Le TV libere

Dal 2007 il monopolio delle televisioni per la diffusione commerciale in tutto il mondo viene infranto dal progressivo proliferare della banda larga e di mezzi e tecnologie a basso costo che permettono di trasmettere audio e video su Internet. In conseguenza di ciò proliferano in breve tempo le TV libere.

La TV libera è una emittente di piccole dimensioni sia in termini di studio, canale di comunicazione, costi di gestione; è in grado di coprire teoricamente qualunque parte del mondo; trasmette mediante protocollo TCP/IP sfruttando il World Wide Web: questa tecnologia, sviluppata negli anni settanta è disponibile in pratica dal 1991 ma sino ad allora poco sfruttata a causa delle alte competenze tecniche richieste e della scarsa diffusione di massa.
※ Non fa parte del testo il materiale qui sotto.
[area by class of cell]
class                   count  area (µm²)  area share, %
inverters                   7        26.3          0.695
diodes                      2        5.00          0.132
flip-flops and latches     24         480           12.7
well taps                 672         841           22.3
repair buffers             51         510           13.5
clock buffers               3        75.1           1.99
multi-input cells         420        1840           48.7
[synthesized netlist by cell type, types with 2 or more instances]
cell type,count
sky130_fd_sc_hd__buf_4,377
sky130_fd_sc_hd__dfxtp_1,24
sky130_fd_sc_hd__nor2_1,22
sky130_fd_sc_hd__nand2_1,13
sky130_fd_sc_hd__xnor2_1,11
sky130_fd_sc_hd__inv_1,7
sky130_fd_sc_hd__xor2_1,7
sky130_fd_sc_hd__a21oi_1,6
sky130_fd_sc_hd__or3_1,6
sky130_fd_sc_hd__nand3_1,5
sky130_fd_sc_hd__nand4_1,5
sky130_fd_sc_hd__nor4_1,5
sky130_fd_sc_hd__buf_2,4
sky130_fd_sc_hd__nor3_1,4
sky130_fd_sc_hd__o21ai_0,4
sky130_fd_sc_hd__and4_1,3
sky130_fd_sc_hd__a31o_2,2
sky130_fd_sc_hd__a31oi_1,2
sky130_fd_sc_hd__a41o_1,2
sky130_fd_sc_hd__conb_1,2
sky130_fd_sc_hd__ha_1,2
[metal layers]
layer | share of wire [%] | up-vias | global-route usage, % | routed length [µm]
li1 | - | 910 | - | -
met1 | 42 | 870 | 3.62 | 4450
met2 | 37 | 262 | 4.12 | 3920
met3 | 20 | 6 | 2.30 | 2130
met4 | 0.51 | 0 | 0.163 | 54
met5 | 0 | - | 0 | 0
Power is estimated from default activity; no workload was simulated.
## constraint.sdc

```tcl
current_design memtiming

set clk_period 10.4
set clk_io_pct 0.2

create_clock -name clk0 -period $clk_period [get_ports {clk}]

set non_clock_inputs [all_inputs -no_clocks]
set_input_delay [expr $clk_period * $clk_io_pct] -clock clk0 $non_clock_inputs
set_output_delay [expr $clk_period * $clk_io_pct] -clock clk0 [all_outputs]
```

## config.mk

```make
export PLATFORM = sky130hd
export DESIGN_NAME = memtiming
export DESIGN_NICKNAME = memtiming
export VERILOG_FILES = /design/flow/design.v
export SDC_FILE = /design/flow/constraint.sdc
export NUM_CORES = 4
export LEC_CHECK = 1
export CORE_UTILIZATION = 40
```

## design.v

```verilog
`timescale 1ns / 1ps
module memtiming
  #(parameter BL = 8
)
  (
    output logic [4:0] stateout,
    output logic [7:0] BSTct,  
    output logic [7:0] tABARct,
    output logic [7:0] tABAct,  
    output logic [7:0] tCLct,  
    output logic [7:0] tCWLct,  
    output logic [7:0] tRASct,  
    output logic [7:0] tRCDct,  
    output logic [15:0] tREFIct,  
    output logic [7:0] tRFCct,  
    output logic [7:0] tRPct,  
    output logic [7:0] tRTPct,  
    output logic [7:0] tWRct,  
    input logic ACT,
    input logic BST,
    input logic CFG,
    input logic CKEH,
    input logic CKEL,
    input logic DPD,
    input logic DPDX,
    input logic MRR,
    input logic MRW,
    input logic PD,
    input logic PDX,
    input logic PR,
    input logic PRA,
    input logic RD,
    input logic RDA,
    input logic REF,
    input logic SRF,
    input logic [7:0] T_ABAR,
    input logic [7:0] T_ABA,
    input logic [7:0] T_CL,
    input logic [7:0] T_CWL,
    input logic [7:0] T_RAS,
    input logic [7:0] T_RCD,
    input logic [15:0] T_REFI,
    input logic [7:0] T_RFC,
    input logic [7:0] T_RP,
    input logic [7:0] T_RTP,
    input logic [7:0] T_WR,
    input logic WR,
    input logic WRA,
    input logic clk,
    input logic rst
);
    enum logic [4:0] {
        Idle           = 5'b00000,
        Activating     = 5'b00001,
        ActivePD       = 5'b00010,
        BankActive     = 5'b00011,
        Config         = 5'b00100,
        DeepPD         = 5'b00101,
        IdleMRR        = 5'b00110,
        IdleMRW        = 5'b00111,
        IdlePD         = 5'b01000,
        PowerOn        = 5'b01001,
        Precharging    = 5'b01010,
        Reading        = 5'b01011,
        ReadingAPR     = 5'b01100,
        Refreshing     = 5'b01101,
        Resetting      = 5'b01110,
        ResettingMRR   = 5'b01111,
        ResettingPD    = 5'b10000,
        SelfRefreshing = 5'b10001,
        Writing        = 5'b10010,
        WritingAPR     = 5'b10011,
        ZRowClone      = 5'b10100
    } state, nextstate;
    assign stateout = state;
    always_comb begin
        nextstate = state;  
        case (state)
            Idle          : begin
                if (ACT) begin
                    nextstate = Activating;
                end
                else if (REF) begin
                    nextstate = Refreshing;
                end
                else if (SRF) begin
                    nextstate = SelfRefreshing;
                end
                else if (rst) begin
                    nextstate = Resetting;
                end
                else if (PD) begin
                    nextstate = IdlePD;
                end
                else if (DPD) begin
                    nextstate = DeepPD;
                end
                else if (MRW) begin
                    nextstate = IdleMRW;
                end
                else if (MRR) begin
                    nextstate = IdleMRR;
                end
            end
            Activating    : begin
                if (tRCDct==8'd1) begin
                    nextstate = BankActive;
                end
                else if (CKEL) begin
                    nextstate = ActivePD;
                end
            end
            ActivePD      : begin
                if (CKEH) begin
                    nextstate = BankActive;
                end
                else if (CKEL) begin
                    nextstate = ActivePD;
                end
            end
            BankActive    : begin
                if (WR&&(tCWLct==8'd1)) begin
                    nextstate = Writing;
                end
                else if (WRA&&(tCWLct==8'd1)) begin
                    nextstate = WritingAPR;
                end
                else if (RD&&(tCLct==8'd1)) begin
                    nextstate = Reading;
                end
                else if (RDA&&(tCLct==8'd1)) begin
                    nextstate = ReadingAPR;
                end
                else if (PR&&(tRASct==0)) begin
                    nextstate = Precharging;
                end
                else if (CKEL) begin
                    nextstate = ActivePD;
                end
                else if (ACT) begin
                    nextstate = ZRowClone;
                end
            end
            Config        : begin
                begin
                    nextstate = Resetting;
                end
            end
            DeepPD        : begin
                if (DPDX) begin
                    nextstate = PowerOn;
                end
            end
            IdleMRR       : begin
                begin
                    nextstate = Idle;
                end
            end
            IdleMRW       : begin
                begin
                    nextstate = Idle;
                end
            end
            IdlePD        : begin
                if (PDX) begin
                    nextstate = Idle;
                end
            end
            PowerOn       : begin
                if (rst) begin
                    nextstate = Resetting;
                end
            end
            Precharging   : begin
                if (tRPct==8'd1) begin
                    nextstate = Idle;
                end
            end
            Reading       : begin
                if (RDA) begin
                    nextstate = ReadingAPR;
                end
                else if (PR&&(tRTPct==0)&&(tRASct==0)) begin
                    nextstate = Precharging;
                end
                else if (WR) begin
                    nextstate = Writing;
                end
                else if ((tABARct==0)) begin
                    nextstate = BankActive;
                end
                else if (WRA) begin
                    nextstate = WritingAPR;
                end
            end
            ReadingAPR    : begin
                if ((BSTct==0)&&(tRTPct==0)&&(tRASct==0)) begin
                    nextstate = Precharging;
                end
            end
            Refreshing    : begin
                if (tRFCct==8'd1) begin
                    nextstate = Idle;
                end
            end
            Resetting     : begin
                if (MRR) begin
                    nextstate = ResettingMRR;
                end
                else if (PD) begin
                    nextstate = ResettingPD;
                end
                else if (CFG) begin
                    nextstate = Config;
                end
                else begin
                    nextstate = Idle;
                end
            end
            ResettingMRR  : begin
                begin
                    nextstate = Resetting;
                end
            end
            ResettingPD   : begin
                if (PDX) begin
                    nextstate = Resetting;
                end
            end
            SelfRefreshing: begin
                if (CKEH) begin
                    nextstate = Idle;
                end
                else if (CKEL) begin
                    nextstate = SelfRefreshing;
                end
            end
            Writing       : begin
                if (WRA) begin
                    nextstate = WritingAPR;
                end
                else if (PR&&(tWRct==0)&&(tRASct==0)) begin
                    nextstate = Precharging;
                end
                else if (RD) begin
                    nextstate = Reading;
                end
                else if ((tABAct==0)) begin
                    nextstate = BankActive;
                end
                else if (RDA) begin
                    nextstate = ReadingAPR;
                end
            end
            WritingAPR    : begin
                if ((BSTct==0)&&(tWRct==0)&&(tRASct==0)) begin
                    nextstate = Precharging;
                end
            end
            ZRowClone     : begin
                if (tRCDct==8'd1) begin
                    nextstate = BankActive;
                end
                else begin
                    nextstate = ZRowClone;
                end
            end
        endcase
    end
    always_ff @(posedge clk) begin
        if (rst)
            state <= Idle;
        else
            state <= nextstate;
    end
    always_ff @(posedge clk) begin
        if (rst) begin
            BSTct[7:0] <= BL;
            tABARct[7:0] <= T_ABAR;
            tABAct[7:0] <= T_ABA;
            tCLct[7:0] <= T_CL;
            tCWLct[7:0] <= T_CWL;
            tRASct[7:0] <= T_RAS;
            tRCDct[7:0] <= T_RCD;
            tREFIct[15:0] <= T_REFI;
            tRFCct[7:0] <= T_RFC;
            tRPct[7:0] <= T_RP;
            tRTPct[7:0] <= T_RTP;
            tWRct[7:0] <= T_WR;
        end
        else begin
            BSTct[7:0] <= BL;  
            tABARct[7:0] <= T_ABAR;  
            tABAct[7:0] <= T_ABA;  
            tCLct[7:0] <= T_CL;  
            tCWLct[7:0] <= T_CWL;  
            tRASct[7:0] <= T_RAS;  
            tRCDct[7:0] <= T_RCD;  
            tREFIct[15:0] <= T_REFI;  
            tRFCct[7:0] <= T_RFC;  
            tRPct[7:0] <= T_RP;  
            tRTPct[7:0] <= T_RTP;  
            tWRct[7:0] <= T_WR;  
            case (nextstate)
                Idle          : begin
                    tREFIct[15:0] <= (tREFIct>1)?tREFIct-1:tREFIct;
                end
                Activating    : begin
                    tRASct[7:0] <= tRASct-1;
                    tRCDct[7:0] <= tRCDct-1;
                end
                BankActive    : begin
                    tCLct[7:0] <= (tCLct>1)?tCLct-1:tCLct;
                    tCWLct[7:0] <= (tCWLct>1)?tCWLct-1:tCWLct;
                    tRASct[7:0] <= (tRASct>0)?tRASct-1:tRASct;
                    tREFIct[15:0] <= (tREFIct>1)?tREFIct-1:tREFIct;
                end
                Precharging   : begin
                    tRPct[7:0] <= tRPct-8'd1;
                end
                Reading       : begin
                    BSTct[7:0] <= (BSTct>0)?BSTct-1:BSTct;
                    tABARct[7:0] <= (tABARct>0)?tABARct-1:tABARct;
                    tCLct[7:0] <= tCLct;
                    tCWLct[7:0] <= tCWLct;
                    tRASct[7:0] <= (tRASct>0)?tRASct-1:tRASct;
                    tRTPct[7:0] <= (tRTPct>0)?tRTPct-1:tRTPct;
                end
                ReadingAPR    : begin
                    BSTct[7:0] <= (BSTct>0)?BSTct-1:BSTct;
                    tRASct[7:0] <= (tRASct>0)?tRASct-1:tRASct;
                    tRTPct[7:0] <= (tRTPct>0)?tRTPct-1:tRTPct;
                end
                Refreshing    : begin
                    tRFCct[7:0] <= tRFCct-1;
                end
                Writing       : begin
                    BSTct[7:0] <= (BSTct>0)?BSTct-1:BSTct;
                    tABAct[7:0] <= (tABAct>0)?tABAct-1:tABAct;
                    tCLct[7:0] <= (tCLct>1)?tCLct-1:tCLct;
                    tCWLct[7:0] <= tCWLct;
                    tRASct[7:0] <= (tRASct>0)?tRASct-1:tRASct;
                    tWRct[7:0] <= (tWRct>0)?tWRct-1:tWRct;
                end
                WritingAPR    : begin
                    BSTct[7:0] <= (BSTct>0)?BSTct-1:BSTct;
                    tCLct[7:0] <= tCLct;
                    tRASct[7:0] <= (tRASct>0)?tRASct-1:tRASct;
                    tWRct[7:0] <= (tWRct>0)?tWRct-1:tWRct;
                end
                ZRowClone     : begin
                    tCLct[7:0] <= tCLct;
                    tCWLct[7:0] <= tCWLct;
                    tRASct[7:0] <= (tRASct>0)?tRASct-1:tRASct;
                    tRCDct[7:0] <= tRCDct-1;
                end
            endcase
        end
    end
endmodule
```

## run.sh

```bash
#!/bin/bash
# OpenROAD 26Q1-2900-gdf79404cd8, Yosys 0.63+post, stock flow scripts
make -C /OpenROAD-flow-scripts/flow DESIGN_CONFIG=/design/flow/config.mk WORK_HOME=/design/flow/orfs finish
```

==> impl_metrics.csv <==
group,metric,value,unit
final_layout,stdcell_count,1210,
final_layout,nFillCells,1496,
drt,drt_iter0_markers,366,
hold_path,min_path_type,"register to register",
clock_network,root_buffer,"clkbuf_16",
final_timing,fmax,0.159,GHz
drt,drt-vias-per-instance,5.52,
setup_path,critPathMaxFanout,15,
clock_network,cts_resized,0,
hold_path,min_path_cells,1,
place,routabilityCongestion,0.918,
yosys,syn_inst,762,
final_timing,rsz0062_at_grt,"false",
clock_network,clock.latency.late_pin,0.35,ns
setup_path,rr_startpoint,"tRASct[2]",
drt,antenna_cells,0,
final_timing,finalSetupViolations,0,
place,place_area,9640,sq um
drt,routed-wl-met3,1460,microns
yosys,ys_cells,762,
yosys,area_leaders,"edfxtp_1 (30%), dfxtp_1 (10%), mux2_2 (5.3%)",
final_timing,worst_slack,4.10,ns
yosys,yosysChipArea,7190,sq um
setup_path,worst-path-buf-inv,1,
clock_network,cts_sinks,109,
status,status,"completed",
yosys,synth.distinct_cells,83,
clock_network,hold_buffers,0,
yosys,yosys_warnings,1,
clock_network,clockBufferDepth,2,
pwr,power.share.combinational,47.3,%
pwr,power_density,217,nW/um^2
floorplan,fp_util,41.3,%
setup_path,arrival,6.28,ns
grt,grt_pass1_vias,6481,
setup_path,cp_top_family,"simple AND/OR/NAND/NOR gates",
pwr,clkPwrFrac,16.0,%
clock_network,cts_inserted_buffers,9,
final_timing,fin_crit_sh,60.6,%
grt,gr-usage-all-layers,22.7,%
drt,drc,0,
setup_path,cp-end-kind,"register",
yosys,avgSynthCellArea,9.44,sq um
grt,grt_pass1_wl,32100,microns
setup_path,worstRegToRegCells,9,
final_layout,regArea,2900,sq um
pwr,swShare,37.1,%
drt,highest_layer,"met4",
setup_path,critPathLaunchType,"input pin",
setup_path,r2r_end,"tCLct[4]",
clock_network,postCtsSetupRepairBufs,0,
final_layout,final_area,9940,sq um
place,io_buffers,223,
place,dp_hpwl,15700,microns
grt,antenna_found_initial,0,
drt,wl_met2,9070,microns
setup_path,cp.required,10.38,ns
clock_network,cts-htree-levels,3,
clock_network,cts.clk_slew.worst_paths,0.07,ns
pwr,internal_power,1.36,mW
pwr,power,2.16,mW
drt,wl_per_cell,16.9,microns
setup_path,r2r_slack,5.66,ns
setup_path,cp_cell_sequence,"clkdlybuf4s50_1 > nor3_1 > o211ai_1 > nand3_1 > nor4_1 > nand4_1 > and3_1 > and2b_1 > nor2_4 > a2bb2oi_1",
yosys,synth-seq-cells,109,
pwr,p_leak,3.74,nW
place,pre_cts_ws,3.85,ns
final_timing,fin_crit,6.30,ns
hold_path,min-delay-start,"tRPct[0]",
yosys,async_flop_share,0,%
pwr,p_seq_share,36.6,%
drt,wl,20400,microns
final_layout,layout-drive-gt1-share,8.53,%
drt,route.layer.met1.wl,9500,microns
place,dp.cells,1194,
pwr,p_sw,0.801,mW
final_layout,logic_area,4030,sq um
final_timing,worstMarginPinSlew,0.877,ns
yosys,yosysSeqAreaShare,40.4,%
setup_path,cpMaxStageDelayCell,"clkdlybuf4s50_1",
setup_path,cp-startpoint,"rst",
final_timing,tns,0,ns
pwr,irDropWorstVdd,0.131,mV
floorplan,die_area,18500,sq um
grt,grt_max_degree,26,
floorplan,die_h,136,microns
setup_path,endpoint,"tCLct[4]",
floorplan,die_x,136,microns
setup_path,crit_type,"input pin to register",
job,stage_log_warnings,37,
final_timing,final_hold_viol_count,0,
drt,firstDrtPassIters,5,
clock_network,cts_tree,"done",
floorplan,coreArea,17400,sq um
grt,grt.overflow.total,0,
yosys,largest_area_cell,"edfxtp_1",
yosys,mappedNetlistArea,7190,sq um
floorplan,ios,226,
yosys,synth-main-ff-cell,"edfxtp_1",
yosys,top_cell_area_share,30.1,%
floorplan,rows,48,
final_timing,clock_skew,0.0106,ns
drt,ant_nets,0,
yosys,synth-edff-count,72,
final_timing,relSlewSlack,41.3,%
setup_path,slowest_delay,0.87,ns
job,drv_cap,0,
drt,num_vias,6676,
final_layout,syn_to_final_growth,38.2,%
setup_path,worstSetupPathDepth,10,
final_timing,slew_violations,0,
-- state kept, by name (all words and copies together) (netlist names) --
name / count
tABAct: 8
tCWLct: 8
tREFIct: 16
tWRct: 8
tRPct: 8
tRCDct: 8
tRFCct: 8
tRTPct: 8
state: 5
tRASct: 8
tCLct: 8
BSTct: 8
tABARct: 8
-- cell usage after synthesis, drive strengths merged (7+ instances only) --
master / count
a21oi: 32
buf: 15
clkbuf: 9
dfxtp: 37
edfxtp: 72
ha: 22
inv: 36
mux2: 40
nand2: 85
nand3: 33
nand4: 12
nor2: 79
nor3: 20
nor3b: 7
nor4: 25
o21ai: 40
o31ai: 13
xnor2: 38
xor2: 31
-- cell families (layout without fill, tap and decap cells) --
family / count (synthesis) / after routing / share of synthesized area (%)
buf+inv: 61 / 284 / 3.69
simple gates: 312 / 312 / 23.0
compound gates: 144 / 144 / 13.8
flops: 109 / 109 / 40.4
fa+ha+maj: 22 / 22 / 3.83
xor+xnor: 69 / 69 / 8.40
mux: 45 / 45 / 6.96
-- worst min-delay path by stage --
stage | endpoint | slack, ns
after CTS | tRPct[0] | 0.51
after global routing | tRPct[0] | 0.53
final | tRPct[0] | 0.51
-- metal layers --
metal	GRT usage (%)	vias to the layer above
met3	4.79	32
met4	4.69	0
met2	33.8	274
met1	35.4	3113
li1	-	3257
met5	0	-
-- power groups by stage --
| stage | Clock [mW] | Combinational, mW | Sequential, mW |
|---|---|---|---|
| finish | 0.347 | 1.02 | 0.792 |
| global route | 0.376 | 1.13 | 0.817 |
| CTS | 0.361 | 1.03 | 0.792 |
-- area by class of cell --
type / instances / share of cell area, %
Clock buffer: 10 / 2.52
Sequential cell: 109 / 29.2
Inverter: 37 / 1.40
Clock inverter: 6 / 0.529
Tap cell: 225 / 2.83
Timing Repair Buffer: 231 / 23.1
Multi-Input combinational cell: 592 / 40.5
-- metrics by stage --
step	utilization [%]	hold slack, ns
2_1_floorplan	-	0.456
3_3_place_gp	55.4	0.504
3_5_place_dp	55.4	0.495
5_1_grt	57.1	0.530
6_report	57.1	0.510
4_1_cts	57.1	0.513
-- cell usage in the layout (no fill, tap or decap), types with 31 or more instances in the layout --
cell type / count
clkdlybuf4s50_1: 223
nand2_1: 84
nor2_1: 77
edfxtp_1: 72
xnor2_1: 38
dfxtp_1: 37
inv_1: 36
mux2_2: 34
nand3_1: 33
o21ai_0: 33
a21oi_1: 32
xor2_1: 31
No activity file was given, so power comes from the tool's default toggle rates.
Gli apparati di trasmissione sono più accessibili, anche in termini economici, supportano l’embedding su pagine Web ed una qualità audio video elevata.

La TV libera nasce e si sviluppa con intenti di trasmettere musica, dediche, notiziari tipicamente a carattere settoriale, programmi demenziali, idee politiche, comunicazioni specialistiche di diverso tipo.

I primi emittenti e consumatori sono i blogger che grazie alle loro attività virali permettono una rapida diffusione del mezzo.

Si annoverano programmazioni tra le più originali o strampalate. Vengono ad esse affiancate tecnologie più vecchie e rodate come chat, IM, ma anche SMS e skype. Questo permette di far diventare partecipe il pubblico.

Le prime TV libere hanno tipicamente una connotazione apolitica.